WHAT IS REQUIRED:
Which lines of the entries hold the string "outranks"? Copy each one.

+++

## config.mk

```make
export PLATFORM = sky130hd
export DESIGN_NAME = crack_sched
export DESIGN_NICKNAME = d
export VERILOG_FILES = /design/src/rtl/crack_sched.sv
export SDC_FILE = /design/constraint.sdc
export NUM_CORES = 2
export LEC_CHECK = 0
export CAP_MARGIN = 20
export CORE_ASPECT_RATIO = 1.5
export CORE_UTILIZATION = 45
export CTS_CLUSTER_DIAMETER = 80
export DETAILED_ROUTE_END_ITERATION = 10
export REMOVE_ABC_BUFFERS = 1
export SLEW_MARGIN = 20
export SYNTH_ARGS = -nofsm -noshare
export SYNTH_HDL_FRONTEND = slang
export SYNTH_SLANG_ARGS = --single-unit
```

## constraint.sdc

```tcl
create_clock -name clk -period 3.9 [get_ports clk]
set_input_delay 0.39 -clock clk [delete_from_list [all_inputs] [get_ports clk]]
set_output_delay 0.39 -clock clk [all_outputs]
set_load 0.01 [all_outputs]
```
--- src/rtl/multicycle_bus_adapter.sv ---
// ---------------------------------------------------------------------------
// multicycle_bus_adapter
// Converts the core's held memory enables into one req/ack transaction on a
// word-wide bus with arbitrary wait states, and reports completion with a
// single-cycle core_done pulse (plus core_error on illegal access/timeout).
// Ports:
//   clock, reset          single clock, synchronous active-low reset
//   core_read_enable      load request, held until core_done
//   core_write_enable     store request, held until core_done
//   core_addr[31:0]       byte address
//   core_wdata[31:0]      low-aligned store data
//   core_format[2:0]      funct3 width code
//   core_rdata[31:0]      extended load result, held until next load
//   core_done, core_error completion pulse and its error qualifier
//   bus_req, bus_we       request valid and direction
//   bus_addr[31:0]        word address
//   bus_byte_enable[3:0]  active lanes
//   bus_wdata[31:0]       lane-replicated store data
//   bus_ack, bus_rdata    transfer complete and read word
// TIMEOUT_CYCLES: REQ cycles without ack before aborting (0 = never).
// ---------------------------------------------------------------------------
module multicycle_bus_adapter
    import multicycle_bus_adapter_pkg::*;
#(
    parameter int unsigned TIMEOUT_CYCLES = 256
) (
    input  logic        clock,
    input  logic        reset,
    input  logic        core_read_enable,
    input  logic        core_write_enable,
    input  logic [31:0] core_addr,
    input  logic [31:0] core_wdata,
    input  logic [2:0]  core_format,
    output logic [31:0] core_rdata,
    output logic        core_done,
    output logic        core_error,
    output logic        bus_req,
    output logic        bus_we,
    output logic [31:0] bus_addr,
    output logic [3:0]  bus_byte_enable,
    output logic [31:0] bus_wdata,
    input  logic        bus_ack,
    input  logic [31:0] bus_rdata
);

    localparam logic [31:0] TIMEOUT_LIMIT = 32'(TIMEOUT_CYCLES);

    bus_state_t  state;
    logic [31:0] addr_q;
    logic [31:0] wdata_q;
    logic [2:0]  format_q;
    logic        write_q;
    logic        error_q;
    logic [31:0] timeout_count;

    logic        idle;
    logic [2:0]  align_format;
    logic [1:0]  align_addr_low;
    logic [31:0] align_wdata;
    logic [3:0]  align_byte_enable;
    logic [31:0] align_wdata_lanes;
    logic [31:0] align_rdata_ext;
    logic        align_misalign;
    logic        access_legal;
    logic        timeout_hit;

    // In IDLE the aligner looks at the live core request so legality can be
    // decided in the same cycle; afterwards it only sees latched values, which
    // keeps every bus output stable and free of core-side combinational paths.
    assign idle           = (state == ST_IDLE);
    assign align_format   = idle ? core_format     : format_q;
    assign align_addr_low = idle ? core_addr[1:0]  : addr_q[1:0];
    assign align_wdata    = idle ? core_wdata      : wdata_q;

    bus_data_align u_align (
        .format      (align_format),
        .addr_low    (align_addr_low),
        .wdata       (align_wdata),
        .rdata       (bus_rdata),
        .byte_enable (align_byte_enable),
        .wdata_lanes (align_wdata_lanes),
        .rdata_ext   (align_rdata_ext),
        .misalign    (align_misalign)
    );

    // Stores have no unsigned variants, so formats with bit 2 set are loads only
    assign access_legal = format_is_valid(core_format) && !align_misalign &&
                          !(core_read_enable && core_write_enable) &&
                          !(core_write_enable && core_format[2]);

    // Counter holds the number of ack-less REQ cycles already completed
    assign timeout_hit = (TIMEOUT_CYCLES != 0) &&
                         ((timeout_count + 32'd1) == TIMEOUT_LIMIT);

    // Bus and completion outputs are decoded from state and latched fields only
    assign bus_req         = (state == ST_REQ);
    assign bus_we          = bus_req & write_q;
    assign bus_addr        = bus_req ? {addr_q[31:2], 2'b00} : 32'd0;
    assign bus_byte_enable = bus_req ? align_byte_enable : 4'b0000;
    assign bus_wdata       = (bus_req & write_q) ? align_wdata_lanes : 32'd0;
    assign core_done       = (state == ST_DONE);
    assign core_error      = core_done & error_q;

    // Transaction FSM with latched request fields, timeout counter and the
    // load result register; an ack wins over a timeout in the same cycle.
    always_ff @(posedge clock) begin
        if (!reset) begin
            state         <= ST_IDLE;
            addr_q        <= 32'd0;
            wdata_q       <= 32'd0;
            format_q      <= 3'd0;
            write_q       <= 1'b0;
            error_q       <= 1'b0;
            timeout_count <= 32'd0;
            core_rdata    <= 32'd0;
        end else begin
            case (state)
                ST_IDLE: begin
                    if (core_read_enable || core_write_enable) begin
                        addr_q        <= core_addr;
                        wdata_q       <= core_wdata;
                        format_q      <= core_format;
                        write_q       <= core_write_enable;
                        timeout_count <= 32'd0;
                        if (access_legal) begin
                            error_q <= 1'b0;
                            state   <= ST_REQ;
                        end else begin
                            error_q <= 1'b1;
                            state   <= ST_DONE;
                        end
                    end
                end
                ST_REQ: begin
                    if (bus_ack) begin
                        if (!write_q) begin
                            core_rdata <= align_rdata_ext;
                        end
                        error_q <= 1'b0;
                        state   <= ST_DONE;
                    end else if (timeout_hit) begin
                        error_q <= 1'b1;
                        state   <= ST_DONE;
                    end else begin
                        timeout_count <= timeout_count + 32'd1;
                    end
                end
                ST_DONE: begin
                    error_q <= 1'b0;
                    state   <= ST_IDLE;
                end
                default: begin
                    state <= ST_IDLE;
                end
            endcase
        end
    end

endmodule
module key_input_ctrl #(
  parameter int DEBOUNCE_CYCLES = 2_000_000,
  parameter int MAX_VAL         = 9,
  parameter int REPEAT_DELAY    = 50_000_000,
  parameter int REPEAT_PERIOD   = 20_000_000
) (
  input  logic       clk,
  input  logic       rst_n,
  input  logic [4:0] btn,
  input  logic [7:0] sw,
  input  logic       out_ready,
  output logic [4:0] key_pulse,
  output logic [7:0] data_out,
  output logic       data_valid,
  output logic       range_err
);
  localparam logic [7:0] MAXV = 8'(MAX_VAL);

  for (genvar gi = 0; gi < 5; gi++) begin : g_lane
`ifdef KEY_AUTO_REPEAT_EN
    localparam bit REP = (gi == 2) || (gi == 3);
`else
    localparam bit REP = 1'b0;
`endif
    key_lane #(
      .DEBOUNCE_CYCLES(DEBOUNCE_CYCLES),
      .REPEAT_EN      (REP),
      .REPEAT_DELAY   (REPEAT_DELAY),
      .REPEAT_PERIOD  (REPEAT_PERIOD)
    ) u_lane (
      .clk    (clk),
      .rst_n  (rst_n),
      .i_btn  (btn[gi]),
      .o_pulse(key_pulse[gi])
    );
  end

  typedef enum logic {EMPTY, FULL} state_t;

  state_t     r_state;
  logic [7:0] r_sw_s1, r_sw_s2, r_data;
  logic       r_rerr;

  always_ff @(posedge clk or negedge rst_n) begin
    if (!rst_n) begin
      r_state <= EMPTY;
      r_sw_s1 <= '0;
      r_sw_s2 <= '0;
      r_data  <= '0;
      r_rerr  <= 1'b0;
    end else begin
      r_sw_s1 <= sw;
      r_sw_s2 <= r_sw_s1;
      r_rerr  <= 1'b0;
      // CANCEL outranks capture; a legal capture outranks the ready handshake
      if (key_pulse[1]) begin
        r_state <= EMPTY;
      end else if (key_pulse[0]) begin
        if (r_sw_s2 <= MAXV) begin
          r_data  <= r_sw_s2;
          r_state <= FULL;
        end else begin
          r_rerr <= 1'b1;
        end
      end else if (r_state == FULL && out_ready) begin
        r_state <= EMPTY;
      end
    end
  end

  assign data_out   = r_data;
  assign data_valid = (r_state == FULL);
  assign range_err  = r_rerr;
endmodule
**src/rtl/int_seq.sv**
```systemverilog
// Interrupt/reset sequencer ahead of the opcode latch: arbitrates RST/NMI/IRQ at
// instruction boundaries and forces BRK. Define INT_SEQ_SYNC_EN to synchronize irq_b/nmi_b.
module int_seq #(
    parameter int          RESET_CYCLES = 6,
    parameter logic [15:0] RST_VEC      = 16'hFFFC,
    parameter logic [15:0] NMI_VEC      = 16'hFFFA,
    parameter logic [15:0] IRQ_VEC      = 16'hFFFE
) (
    input  logic        ph2,
    input  logic        reset,
    input  logic        irq_b,
    input  logic        nmi_b,
    input  logic        i_flag,
    input  logic        last_cycle,
    input  logic        int_ack,
    input  logic [7:0]  data_in,
    output logic [7:0]  opcode_out,
    output logic        inject,
    output logic [15:0] vec_addr,
    output logic        b_flag,
    output logic        busy
);

    localparam logic [2:0] S_RST_HOLD = 3'd0;
    localparam logic [2:0] S_RST_REQ  = 3'd1;
    localparam logic [2:0] S_IDLE     = 3'd2;
    localparam logic [2:0] S_INJECT   = 3'd3;
    localparam logic [2:0] S_SERVICE  = 3'd4;

    localparam logic [1:0] SRC_RST = 2'd0;
    localparam logic [1:0] SRC_NMI = 2'd1;
    localparam logic [1:0] SRC_IRQ = 2'd2;

    localparam logic [3:0] HOLD_LAST = 4'(RESET_CYCLES - 1);

    logic       irq_s;
    logic       nmi_s;

`ifdef INT_SEQ_SYNC_EN
    logic [1:0] irq_sync_q;
    logic [1:0] nmi_sync_q;

    always_ff @(posedge ph2 or posedge reset) begin
        if (reset) begin
            irq_sync_q <= 2'b11;
            nmi_sync_q <= 2'b11;
        end else begin
            irq_sync_q <= {irq_sync_q[0], irq_b};
            nmi_sync_q <= {nmi_sync_q[0], nmi_b};
        end
    end

    assign irq_s = irq_sync_q[1];
    assign nmi_s = nmi_sync_q[1];
`else
    assign irq_s = irq_b;
    assign nmi_s = nmi_b;
`endif

    logic [2:0] state_q, state_d;
    logic [3:0] cnt_q, cnt_d;
    logic [1:0] src_q, src_d;
    logic       nmi_prev_q;
    logic       nmi_pend_q, nmi_pend_d;
    logic       nmi_edge;
    logic       nmi_clr;

    assign nmi_edge = nmi_prev_q & ~nmi_s;
    assign nmi_clr  = (state_q == S_SERVICE) & int_ack & (src_q == SRC_NMI);

    // A fresh edge outranks the acknowledge clear so it is never dropped
    always_comb begin
        nmi_pend_d = nmi_pend_q;
        if (nmi_clr)
            nmi_pend_d = 1'b0;
        if (nmi_edge)
            nmi_pend_d = 1'b1;
    end

    always_comb begin
        state_d = state_q;
        cnt_d   = cnt_q;
        src_d   = src_q;
        unique case (state_q)
            S_RST_HOLD: begin
                cnt_d = cnt_q + 4'd1;
                if (cnt_q == HOLD_LAST)
                    state_d = S_RST_REQ;
            end
            S_RST_REQ: begin
                if (last_cycle) begin
                    state_d = S_INJECT;
                    src_d   = SRC_RST;
                end
            end
            S_IDLE: begin
                if (last_cycle && nmi_pend_q) begin
                    state_d = S_INJECT;
                    src_d   = SRC_NMI;
                end else if (last_cycle && !irq_s && !i_flag) begin
                    state_d = S_INJECT;
                    src_d   = SRC_IRQ;
                end
            end
            S_INJECT: state_d = S_SERVICE;
            S_SERVICE: begin
                if (int_ack)
                    state_d = S_IDLE;
            end
            default: state_d = S_RST_HOLD;
        endcase
    end

    always_ff @(posedge ph2 or posedge reset) begin
        if (reset) begin
            state_q    <= S_RST_HOLD;
            cnt_q      <= 4'd0;
            src_q      <= SRC_RST;
            nmi_prev_q <= 1'b1;
            nmi_pend_q <= 1'b0;
        end else begin
            state_q    <= state_d;
            cnt_q      <= cnt_d;
            src_q      <= src_d;
            nmi_prev_q <= nmi_s;
            nmi_pend_q <= nmi_pend_d;
        end
    end

    // IDLE presents the BRK vector so software BRK needs no sequencer help
    always_comb begin
        vec_addr = IRQ_VEC;
        b_flag   = 1'b1;
        if (state_q != S_IDLE) begin
            unique case (src_q)
                SRC_NMI: begin
                    vec_addr = NMI_VEC;
                    b_flag   = 1'b0;
                end
                SRC_IRQ: begin
                    vec_addr = IRQ_VEC;
                    b_flag   = 1'b0;
                end
                default: begin
                    vec_addr = RST_VEC;
                    b_flag   = 1'b1;
                end
            endcase
        end
    end

    assign inject     = (state_q == S_INJECT);
    assign opcode_out = inject ? 8'h00 : data_in;
    assign busy       = (state_q != S_IDLE);

endmodule

```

+++

EXERCISE SOLUTION:
      // CANCEL outranks capture; a legal capture outranks the ready handshake
    // A fresh edge outranks the acknowledge clear so it is never dropped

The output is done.